The Indian automotive sector is finally flashing green! After a protracted period of sluggish performance, spanning five consecutive quarters, leading Indian automakers are poised to deliver a double-digit profit growth in the second quarter of the fiscal year (Q2 FY2025-26). This resurgence is a significant turning point, injecting much-needed optimism into an industry that has long been a bellwether for the wider Indian economy.
Brokerage houses and industry analysts are forecasting a substantial recovery, predicting a robust 10-17% rise in revenue and a profit growth figure that comfortably sits in the mid-teensโaround 15% year-on-year. This anticipated financial uplift is primarily being powered by a strong demand revival in key segments, coupled with strategic policy interventions and a benign operating environment.
The Engine of Growth: Two-Wheelers and Tractors Lead the Charge
The core of this impending profit surge lies in the extraordinary performance of the Two-Wheeler (2W) and Tractor segments. These segments, which are deeply intertwined with the health of the rural economy, have seen a powerful resurgence.
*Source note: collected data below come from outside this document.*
<file path="config.mk">
export PLATFORM = sky130hd
export DESIGN_NAME = muldiv_seq_flat
export DESIGN_NICKNAME = d
export VERILOG_FILES = /design/src/rtl/muldiv_seq_if.sv /design/src/rtl/muldiv_seq.sv /design/src/flat_wrapper.sv
export SDC_FILE = /design/constraint.sdc
export NUM_CORES = 1
export LEC_CHECK = 0
export CORE_MARGIN = 4
export CORE_UTILIZATION = 54
export DETAILED_ROUTE_END_ITERATION = 6
export GPL_TIMING_DRIVEN = 0
export PLACE_DENSITY = 0.88
export SYNTH_ARGS = -nofsm -noshare
export SYNTH_HDL_FRONTEND = slang
export SYNTH_SLANG_ARGS = --single-unit
</file>
<file path="constraint.sdc">
create_clock -name clk -period 3 [get_ports clk]
set_input_delay 0.9 -clock clk [delete_from_list [all_inputs] [get_ports clk]]
set_output_delay 0.9 -clock clk [all_outputs]
set_load 0.01 [all_outputs]
</file>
Two-Wheeler Segment: A Festive and Export Windfall
The 2W segment has emerged as a star performer, showing remarkable resilience and growth.
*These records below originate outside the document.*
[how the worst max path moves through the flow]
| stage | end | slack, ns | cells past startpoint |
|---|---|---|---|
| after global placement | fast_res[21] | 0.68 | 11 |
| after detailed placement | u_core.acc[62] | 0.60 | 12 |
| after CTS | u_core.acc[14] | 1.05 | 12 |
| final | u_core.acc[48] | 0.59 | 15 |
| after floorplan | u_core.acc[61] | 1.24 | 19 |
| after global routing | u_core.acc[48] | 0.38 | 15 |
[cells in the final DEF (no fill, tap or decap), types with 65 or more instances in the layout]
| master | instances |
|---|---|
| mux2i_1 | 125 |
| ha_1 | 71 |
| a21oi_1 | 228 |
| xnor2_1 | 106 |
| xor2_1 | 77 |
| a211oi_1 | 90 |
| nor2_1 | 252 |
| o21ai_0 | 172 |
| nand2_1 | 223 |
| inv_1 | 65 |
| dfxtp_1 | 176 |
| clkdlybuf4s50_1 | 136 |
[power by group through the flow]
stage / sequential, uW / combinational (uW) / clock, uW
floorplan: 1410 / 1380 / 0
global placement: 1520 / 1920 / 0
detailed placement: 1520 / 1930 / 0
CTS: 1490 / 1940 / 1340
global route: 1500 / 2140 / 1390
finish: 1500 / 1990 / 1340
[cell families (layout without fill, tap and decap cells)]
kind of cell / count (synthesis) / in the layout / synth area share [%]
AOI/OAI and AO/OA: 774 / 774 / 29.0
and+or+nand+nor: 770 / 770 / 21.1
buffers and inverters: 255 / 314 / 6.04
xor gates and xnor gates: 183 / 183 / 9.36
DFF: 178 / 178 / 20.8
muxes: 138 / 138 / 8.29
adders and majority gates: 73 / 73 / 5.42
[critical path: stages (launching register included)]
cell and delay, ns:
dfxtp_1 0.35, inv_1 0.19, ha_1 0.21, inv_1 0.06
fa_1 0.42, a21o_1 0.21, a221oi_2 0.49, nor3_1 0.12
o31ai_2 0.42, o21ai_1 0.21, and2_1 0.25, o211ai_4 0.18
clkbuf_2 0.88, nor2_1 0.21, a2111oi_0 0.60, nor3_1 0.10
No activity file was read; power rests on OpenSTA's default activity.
- Robust Volume Growth: The segment posted a notable sales growth, with the Society of Indian Automobile Manufacturers (SIAM) data indicating a 7.4% growth in Q2, selling 5.56 million units. This strong volume performance, particularly towards the end of the quarter, is a direct result of improved consumer sentiment, a pickup in urban and semi-urban mobility, and the beginning of the festive buying spree.
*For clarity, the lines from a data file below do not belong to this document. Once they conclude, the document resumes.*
--- src/rtl/lector_sensor_pkg.sv ---
`default_nettype none
// ============================================================================
// Module      : lector_sensor_pkg
// Description : Shared types and constants for the lector_sensor front-end:
//               FSM state encoding, frame/sample widths, reset temperature,
//               saturation limits and the "sensor absent" frame pattern.
// Ports       : none (package)
// Revision    : 1.0 - initial release
// ============================================================================
package lector_sensor_pkg;

    typedef enum logic [1:0] {
        ST_IDLE  = 2'd0,
        ST_SETUP = 2'd1,
        ST_SHIFT = 2'd2,
        ST_DONE  = 2'd3
    } state_t;

    localparam int FRAME_BITS = 16;
    localparam int RAW_W      = 13;
    localparam int TEMP_W     = 11;

    localparam logic signed [TEMP_W-1:0] TEMP_RESET   = 11'sd200;
    localparam int                       TEMP_MIN     = -1024;
    localparam int                       TEMP_MAX     = 1023;
    localparam logic [FRAME_BITS-1:0]    FRAME_ABSENT = 16'hFFFF;

endpackage
`default_nettype wire

--- src/rtl/lector_sensor_conv_temp.sv ---
`default_nettype none
// ============================================================================
// Module      : conv_temp
// Description : Combinational conversion of a 13-bit two's-complement sensor
//               reading (0.0625 degC/LSB) to signed tenths of a degree:
//               t = floor(raw*5 / 8), saturated to the 11-bit range.
// Ports       : i_raw  - signed raw sensor value [12:0]
//               o_temp - saturated temperature in tenths of degC [10:0]
// Revision    : 1.0 - initial release
// ============================================================================
module conv_temp
    import lector_sensor_pkg::*;
(
    input  logic signed [RAW_W-1:0]  i_raw,
    output logic signed [TEMP_W-1:0] o_temp
);

    localparam logic signed [15:0] c_hi = 16'(TEMP_MAX);
    localparam logic signed [15:0] c_lo = 16'(TEMP_MIN);

    logic signed [15:0] w_prod;
    logic signed [15:0] w_t;

    // raw*5 spans -20480..20475, so 16 bits never overflow
    assign w_prod = $signed({{(16-RAW_W){i_raw[RAW_W-1]}}, i_raw}) * 16'sd5;
    assign w_t    = w_prod >>> 3;

    always_comb begin
        o_temp = w_t[TEMP_W-1:0];
        if (w_t > c_hi) begin
            o_temp = c_hi[TEMP_W-1:0];
        end else if (w_t < c_lo) begin
            o_temp = c_lo[TEMP_W-1:0];
        end
    end

endmodule
`default_nettype wire

--- src/rtl/lector_sensor.sv ---
`default_nettype none
// ============================================================================
// Module      : lector_sensor
// Description : Periodic SPI mode-0 reader for a digital temperature sensor.
//               Paces frame starts, generates sclk/cs_n, shifts in a 16-bit
//               frame, converts it to tenths of degC and flags an absent
//               sensor (all-ones frame).
// Ports       : clk          - system clock, rising edge
//               arst_n       - asynchronous active-low reset
//               enable       - sampling enable
//               sensor_miso  - serial data from sensor
//               sensor_sclk  - serial clock, idle low
//               sensor_cs_n  - chip select, active low
//               temp_entrada - last good temperature (signed tenths of degC)
//               temp_valid   - one-cycle strobe when temp_entrada updates
//               sensor_fault - last frame was 0xFFFF
// Revision    : 1.0 - initial release
// ============================================================================
module lector_sensor
    import lector_sensor_pkg::*;
#(
    parameter int CLK_DIV       = 4,
    parameter int SAMPLE_PERIOD = 1000
) (
    input  logic                     clk,
    input  logic                     arst_n,
    input  logic                     enable,
    input  logic                     sensor_miso,
    output logic                     sensor_sclk,
    output logic                     sensor_cs_n,
    output logic signed [TEMP_W-1:0] temp_entrada,
    output logic                     temp_valid,
    output logic                     sensor_fault
);

    localparam int PACE_W = $clog2(SAMPLE_PERIOD);
    localparam int DIV_W  = (CLK_DIV > 1) ? $clog2(CLK_DIV) : 1;

    localparam logic [PACE_W-1:0] c_pace_last = PACE_W'(SAMPLE_PERIOD - 1);
    localparam logic [DIV_W-1:0]  c_div_last  = DIV_W'(CLK_DIV - 1);
    localparam logic [3:0]        c_bit_last  = 4'(FRAME_BITS - 1);

    state_t                    r_state;
    state_t                    w_next;
    logic [PACE_W-1:0]         r_pace;
    logic [DIV_W-1:0]          r_div;
    logic [3:0]                r_bit;
    logic                      r_sclk;
    logic                      r_cs_n;
    logic [FRAME_BITS-1:0]     r_shift;
    logic signed [TEMP_W-1:0]  r_temp;
    logic                      r_valid;
    logic                      r_fault;

    logic                      w_start;
    logic                      w_div_end;
    logic                      w_in_shift;
    logic                      w_cs_n_d;
    logic                      w_absent;
    logic signed [TEMP_W-1:0]  w_conv;

    // ------------------------------------------------------------------
    // Pacing: held at 0 while disabled so the first enabled cycle starts
    // a frame; a start while busy is simply lost.
    // ------------------------------------------------------------------
    assign w_start = enable && (r_pace == '0);

    always_ff @(posedge clk or negedge arst_n) begin
        if (!arst_n) begin
            r_pace <= '0;
        end else if (!enable) begin
            r_pace <= '0;
        end else if (r_pace == '0) begin
            r_pace <= c_pace_last;
        end else begin
            r_pace <= r_pace - 1'b1;
        end
    end

    assign w_div_end  = (r_div == c_div_last);
    assign w_in_shift = (r_state == ST_SHIFT);

    // ------------------------------------------------------------------
    // FSM: state register
    // ------------------------------------------------------------------
    always_ff @(posedge clk or negedge arst_n) begin
        if (!arst_n) begin
            r_state <= ST_IDLE;
        end else begin
            r_state <= w_next;
        end
    end

    // ------------------------------------------------------------------
    // FSM: next state
    // ------------------------------------------------------------------
    always_comb begin
        w_next = r_state;
        case (r_state)
            ST_IDLE:  if (w_start) w_next = ST_SETUP;
            ST_SETUP: if (w_div_end) w_next = ST_SHIFT;
            // leave after the high phase of the last bit
            ST_SHIFT: if (w_div_end && r_sclk && (r_bit == c_bit_last)) w_next = ST_DONE;
            ST_DONE:  w_next = ST_IDLE;
            default:  w_next = ST_IDLE;
        endcase
    end

    // ------------------------------------------------------------------
    // FSM: outputs (decoded from next state so cs_n comes from a flop)
    // ------------------------------------------------------------------
    always_comb begin
        w_cs_n_d = 1'b1;
        if ((w_next == ST_SETUP) || (w_next == ST_SHIFT)) begin
            w_cs_n_d = 1'b0;
        end
    end

    // ------------------------------------------------------------------
    // sclk divider, bit counter, shift register
    // ------------------------------------------------------------------
    always_ff @(posedge clk or negedge arst_n) begin
        if (!arst_n) begin
            r_div   <= '0;
            r_sclk  <= 1'b0;
            r_bit   <= '0;
            r_shift <= '0;
        end else begin
            if ((r_state == ST_SETUP) || w_in_shift) begin
                r_div <= w_div_end ? '0 : r_div + DIV_W'(1);
            end else begin
                r_div <= '0;
            end

            if (w_in_shift) begin
                if (w_div_end) begin
                    r_sclk <= ~r_sclk;
                    if (!r_sclk) begin
                        // sample on the clk edge where sclk rises
                        r_shift <= {r_shift[FRAME_BITS-2:0], sensor_miso};
                    end else begin
                        r_bit <= r_bit + 4'd1;
                    end
                end
            end else begin
                r_sclk <= 1'b0;
                r_bit  <= '0;
            end
        end
    end

    conv_temp u_conv (
        .i_raw  (r_shift[FRAME_BITS-1:FRAME_BITS-RAW_W]),
        .o_temp (w_conv)
    );

    assign w_absent = (r_shift == FRAME_ABSENT);

    // ------------------------------------------------------------------
    // Registered outputs; result committed on the DONE cycle
    // ------------------------------------------------------------------
    always_ff @(posedge clk or negedge arst_n) begin
        if (!arst_n) begin
            r_cs_n  <= 1'b1;
            r_temp  <= TEMP_RESET;
            r_valid <= 1'b0;
            r_fault <= 1'b0;
        end else begin
            r_cs_n  <= w_cs_n_d;
            r_valid <= 1'b0;
            if (r_state == ST_DONE) begin
                if (w_absent) begin
                    r_fault <= 1'b1;
                end else begin
                    r_fault <= 1'b0;
                    r_temp  <= w_conv;
                    r_valid <= 1'b1;
                end
            end
        end
    end

    assign sensor_sclk  = r_sclk;
    assign sensor_cs_n  = r_cs_n;
    assign temp_entrada = r_temp;
    assign temp_valid   = r_valid;
    assign sensor_fault = r_fault;

endmodule
`default_nettype wire

--- config.mk ---
export PLATFORM = sky130hd
export DESIGN_NAME = lector_sensor
export DESIGN_NICKNAME = d
export VERILOG_FILES = /design/src/rtl/lector_sensor_pkg.sv /design/src/rtl/lector_sensor_conv_temp.sv /design/src/rtl/lector_sensor.sv
export SDC_FILE = /design/constraint.sdc
export NUM_CORES = 1
export LEC_CHECK = 0
export BUFFER_PORTS_ARGS = -buffer_cell sky130_fd_sc_hd__buf_4
export CAP_MARGIN = 10
export CORE_UTILIZATION = 45
export CTS_BUF_LIST = sky130_fd_sc_hd__clkbuf_8
export CTS_CLUSTER_SIZE = 40
export DETAILED_ROUTE_END_ITERATION = 6
export HOLD_SLACK_MARGIN = 0.15
export PLACE_DENSITY = 0.59
export SKIP_LAST_GASP = 1
export SLEW_MARGIN = 20
export SYNTH_ARGS = -nofsm -noshare
export SYNTH_HDL_FRONTEND = slang
export SYNTH_SLANG_ARGS = --single-unit
--- constraint.sdc ---
create_clock -name clk -period 4.1 [get_ports clk]
set_clock_uncertainty 0.1 [all_clocks]
set_input_delay 0.205 -clock clk [delete_from_list [all_inputs] [get_ports clk]]
set_output_delay 0.205 -clock clk [all_outputs]
set_load 0.03 [all_outputs]
Word-level counts from Yosys, hierarchy flattened
Cells that the tools add are included.
{ "op_classes": {"addsub": 3, "multipliers": 1, "n_lt_le_gt_ge": 2, "n_eq_ne": 10, "muxes": 19, "n_bitwise": 2, "n_reduce_logical": 10} }
{ "ops": {"columns": ["operator", "count"], "rows": [
  ["two-way mux 11 bit", 2],
  ["two-way mux 10 bit", 2],
  ["equality test 16 bit, second input constant", 1],
  ["multiplier 13 x 4 -> 16 bit, second input constant", 1],
  ["> comparator 13 x 11 -> 1 bit, second input constant", 1],
  ["< comparator 13 x 11 -> 1 bit, second input constant", 1],
  ["two-way mux 4 bit", 3],
  ["logical NOT 10 bit", 1],
  ["two-way mux 2 bit", 5],
  ["subtractor 10 x 1 -> 10 bit, second input constant", 1],
  ["equality test 2 bit, second input constant", 4],
  ["one-hot mux 2 bit (4 select lines)", 1],
  ["two-way mux 1 bit", 6],
  ["adder 4 x 1 -> 4 bit, second input constant", 1],
  ["equality test 2 x 1 -> 1 bit, second input constant", 2],
  ["equality test 4 bit, second input constant", 1],
  ["!= test 2 bit, second input constant", 2],
  ["AND reduction 2 bit", 2],
  ["logical AND 1 bit", 3],
  ["AND reduction 3 bit", 1],
  ["adder 2 x 1 -> 2 bit, second input constant", 1],
  ["logical NOT 2 bit", 1],
  ["logical OR 1 bit", 2],
  ["inverter 1 bit", 2]
]} }
{ "word_totals": {"regBits": 49, "output_inout_bits": 15, "word_cells": 57} }

Logic depth before layout (Yosys ltp)
{ "depth": {"word_depth": 8, "mapped_depth": 11, "mapped_depth_nobuf": 11} }

Modules after synthesis
Synthesis repeated with hierarchy kept, for this count alone.
{ "hier_totals": {"cells_unflattened": 280, "hier_area_um2": 3067.9} }
{ "modules_own_cells": {"columns": ["module", "n_inst", "cells_each", "area_each_um2"], "rows": [
  ["lector_sensor", 1, 170, 2180.8],
  ["conv_temp", 1, 110, 887.1]
]} }

Least setup slack after synthesis
No wires, ideal clock.
{ "synth_timing": {"path_kind": "register to register", "from": "register r_shift[6]", "to": "register r_temp[0], in the netlist temp_entrada[0]", "setup_time_ns": 0.099, "t_arrival_ns": 2.685, "required_time_ns": 3.901, "slack_ns": 1.215, "path_stages_with_launch": 12, "n_path_buf": 0, "period_less_slack_ns": 2.885, "cell_sequence": "dfrtp_1 ha_1 ha_1 inv_1 fa_1 nand2b_1 a21oi_4 o41ai_2 a311o_1 o21a_1 a21boi_1 a311oi_1"} }
{ "synth_via": {"elab_chain_len": 4, "elab_cells_between_ends": 8, "cone_classes": "1 x mul; 2 x order compare; 1 x eq/ne; 2 x mux; 1 x bitwise; 1 x reduce/logical"} }
{ "synth_lines": {"columns": ["item", "line_no", "rtl"], "rows": [
  ["start, declared", "lector_sensor.sv:50", "logic [FRAME_BITS-1:0] r_shift;"],
  ["start signal, assigned", "lector_sensor.sv:140", "r_shift <= {r_shift[FRAME_BITS-2:0], sensor_miso};"],
  ["multiplier 13 x 4 -> 16 bit", "lector_sensor_conv_temp.sv:25", "assign w_prod = $signed({{(16-RAW_W){i_raw[RAW_W-1]}}, i_raw}) * 16'sd5;"],
  ["< comparator 13 x 11 -> 1 bit", "lector_sensor_conv_temp.sv:32", "end else if (w_t < c_lo) begin"],
  ["two-way mux 11 bit", "lector_sensor_conv_temp.sv:32", null],
  ["two-way mux 11 bit", "lector_sensor_conv_temp.sv:30", "if (w_t > c_hi) begin"],
  ["end signal, assigned", "lector_sensor.sv:176", "r_temp <= w_conv;"],
  ["end, declared", "lector_sensor.sv:51", "logic signed [TEMP_W-1:0] r_temp;"]
]} }
Parallel ways exist; a longest one is shown, timed or not.
A chain may end at the register's enable or synchronous reset.

Worst setup path after layout
Same ends and word-level chain as after synthesis.

==> results by group <==
Synthesis
  • Post-Syn Area: 3120 um^2
  • Cell taking the most area after synthesis: dfrtp_1
  • Top post-synthesis cells by area: dfrtp_1 (36%), ha_1 (12%), mux2_2 (5.8%)
  • Most used DFF post-synth: dfrtp_1
  • Synth warn: 0
  • Gate count of the mapped netlist: 304
  • Syn Nets: 338
  • Seq/Total Area, Yosys: 39.5%
  • EDFF count, synth: 0
  • Syn Area/Cell: 10.3 um^2
  • Synth cell types: 61
  • Top-area cell type share of the netlist area: 36.1%
  • Synth Register Bits: 49
  • Most frequent cells after synthesis: dfrtp_1 (45), ha_1 (29), nor2_1 (28)
  • FFs w/ async S/R, synth: 100%
  • Most frequent cell after synthesis: dfrtp_1

Status
  • Status: finished, final reports clean

STA
  • Actual slew at the worst max-slew pin: 0.755 ns
  • Final Hold Vio Count: 0
  • Slew Viols, Final: 0
  • Setup slack after layout: 0.963 ns
  • Slew HR: 49.5%
  • Final Cycle Share: 76.5%
  • Setup_tns: 0 ns
  • Post-layout minimum cycle time: 3.14 ns
  • RSZ-0062 raised after global routing: no
  • Final setup viols: 0
  • Max Fclk: 319 MHz

Final layout
  • Util after Layout: 52.3%
  • Ratio of cells with drive above 1 in the final layout: 17.1%
  • # fillers: 619
  • Antenna Cells: 0
  • Syn-to-layout area delta: 9.54%
  • Final Non-Filler Cells: 399
  • Layout Nets: 355

GRT
  • GR Util All Layers: 17.7%
  • GRT Residual Overflow: 0
  • Largest net degree at the start of global routing: 50
  • First-pass GRT wire length: 10.4 mm
  • Vias in the first global route: 2,152
  • Initial antenna violation count: 0

Placement
  • Detailed Place HPWL: 4.32 mm
  • Dpl ws: 0.969 ns
  • GP Congestion: 0.828
  • Placed cell count: 388
  • IO Port Bufs: 18

Critical path
  • R2r setup slk: 0.96 ns
  • Setup crit end kind: register
  • FF-to-FF End: temp_entrada[0]
  • CP Launch Type: register
  • Worst EP arrival: 3.24 ns
  • Worst Reg2Reg Path Length in Cells: 11
  • CP Max Fanout: 9
  • R2R Path Start: r_shift[6]
  • Critical Path RT: 4.21 ns
  • Crit Path Class: reg -> reg

Route
  • DRC: 0
  • Vias/cell: 5.80
  • Routed WL per cell: 14.8 um
  • Pre-antenna DRT Iters: 5
  • Initial DRC Count: 73
  • Antenna Violating Nets Remaining: 0
  • DR vias: 2,316
  • Final WL: 5.89 mm

Clock tree
  • Deepest clock path buffer count: 2
  • Clock slew at reported path FFs: 0.09 ns
  • Cts repair resizes: 0
  • CTS tree: yes
  • Root Driver: clkbuf_8
  • Num CTS Buffers: 5
  • Postcts setup bufs: 0
  • CTS sink count: 49
  • CTS H-tree depth: 2
  • Clock latency on the worst-skew pair: 0.30 ns

Power
  • Worst vdd ir: 146 uV
  • Total power: 1.01 mW
  • PD cells: 294 nW/um^2
  • Pleak: 1.60 nW

Min path
  • Hold/Removal Path Class: in -> async

Floorplanning
  • Row count: 29
  • Initial Util: 47.8%
  • Chip Width: 85.3 um
  • Core ar.: 6530 um^2
  • Full die area: 7270 um^2
  • Total I/O pin count: 19
  • Die height: 85.3 um

Flow run
  • Max-Cap Viols: 0
-- cells in the final DEF (no fill, tap or decap), types with 9 or more instances in the layout --
| cell type | instances |
|---|---|
| buf_4 | 19 |
| xnor2_1 | 10 |
| dfrtp_1 | 45 |
| a311oi_1 | 10 |
| nor2_1 | 28 |
| nand2_1 | 17 |
| mux2_2 | 16 |
| ha_1 | 29 |
| a21oi_1 | 13 |
| inv_1 | 9 |
-- sequential cells by signal, indices dropped and copies added (netlist names), 2 cells and up --
name and count:
r_pace 10, r_bit 4, r_div 2, r_state 2, temp_entrada 11, r_shift 16
-- power breakdown --
part           internal, mW  leakage [nW]  switching (mW)  total, mW
Combinational        0.0804         0.932          0.0851      0.166
Sequential            0.521         0.626          0.0407      0.561
Clock                 0.118        0.0416           0.162      0.280
-- through the flow --
stage / hold WS, ns / cell area [um^2]
2_1_floorplan: -0.191 / 3120
3_5_place_dp: 0.169 / 3300
4_1_cts: 0.357 / 3420
6_report: 0.348 / 3420
5_1_grt: 0.392 / 3420
3_3_place_gp: 0.165 / 3300
-- per-layer routing --
metal	GRT usage [%]	vias to the layer above	part of all wire, %
li1	-	1161	-
met4	3.64	0	0.66
met3	3.02	4	2.4
met5	0	-	0
met1	26.2	1125	53
met2	27.3	26	44
-- how the worst max path moves through the flow --
| stage | from | slack [ns] | cells after the start | end |
|---|---|---|---|---|
| 2_1_floorplan | r_shift[6] | 1.22 | 11 | temp_entrada[0] |
| 3_3_place_gp | r_shift[4] | 0.99 | 11 | temp_entrada[0] |
| 3_5_place_dp | r_shift[6] | 0.97 | 11 | temp_entrada[0] |
| 4_1_cts | r_shift[4] | 0.95 | 11 | temp_entrada[0] |
| 5_1_grt | r_shift[4] | 0.75 | 11 | temp_entrada[1] |
| 6_report | r_shift[6] | 0.96 | 11 | temp_entrada[0] |
-- timing repair --
item,CTS,global route
hold buffers,3,0
endpoints found under the setup margin,0,0
endpoints found under the hold margin,56,0
-- cell type report --
cell class | count | area, um^2 | share of cell area, %
clock inverters | 3 | 18.8 | 0.549
well taps | 77 | 96.3 | 2.82
repair buffers | 22 | 173 | 5.05
inverters | 9 | 35.0 | 1.02
multi-input cells | 234 | 1800 | 52.5
flip-flops and latches | 49 | 1230 | 36.0
clock buffers | 5 | 68.8 | 2.01
-- cell families (layout without fill, tap and decap cells) --
logic type	Yosys count	in the layout	share of synthesized area, %
buffers and inverters	21	39	3.01
AOI/OAI and AO/OA	75	75	18.4
muxes	17	17	6.09
DFF	49	49	39.5
and+or+nand+nor	96	96	15.7
adders and majority gates	30	30	12.3
xor gates and xnor gates	16	16	5.09
-- critical path: stages (launching register included) --
cell	delay, ns
dfrtp_1	0.43
ha_1	0.30
ha_1	0.18
inv_1	0.06
fa_1	0.39
nand2b_1	0.23
a21oi_4	0.18
o41ai_2	0.10
a311o_1	0.42
nor2_4	0.23
o21ai_1	0.12
a311oi_1	0.29
Power figures use the tool's default switching activity.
- The Scooter Surge: Within the 2W category, the scooter sub-segment has been a major driver, registering a growth of 12.4%. This trend is indicative of increasing female participation in the workforce and a preference for easier, automatic urban mobility options.
- Export Strength: Adding to the domestic cheer, 2W exports hit an all-time high of 1.3 million units, marking a 25% year-on-year surge. This export momentum provides a crucial hedge against domestic market volatility and capitalizes on favorable global demand and foreign exchange movements. Key players like Bajaj Auto and TVS Motor are expected to be the prime beneficiaries of this export and volume upturn.
Tractor Segment: The Rural Revival Story
The rural economy, buoyed by positive agricultural prospects, has provided a major lift to the tractor segment. Analysts from brokerages like Nomura and Motilal Oswal anticipate that tractor volumes will “beat estimates” for the quarter. This performance is largely attributed to:
- Positive Monsoon: A good monsoon season leads to higher agricultural output and, consequently, higher farm income. This directly translates into increased purchasing power for farmers, driving demand for agricultural machinery like tractors.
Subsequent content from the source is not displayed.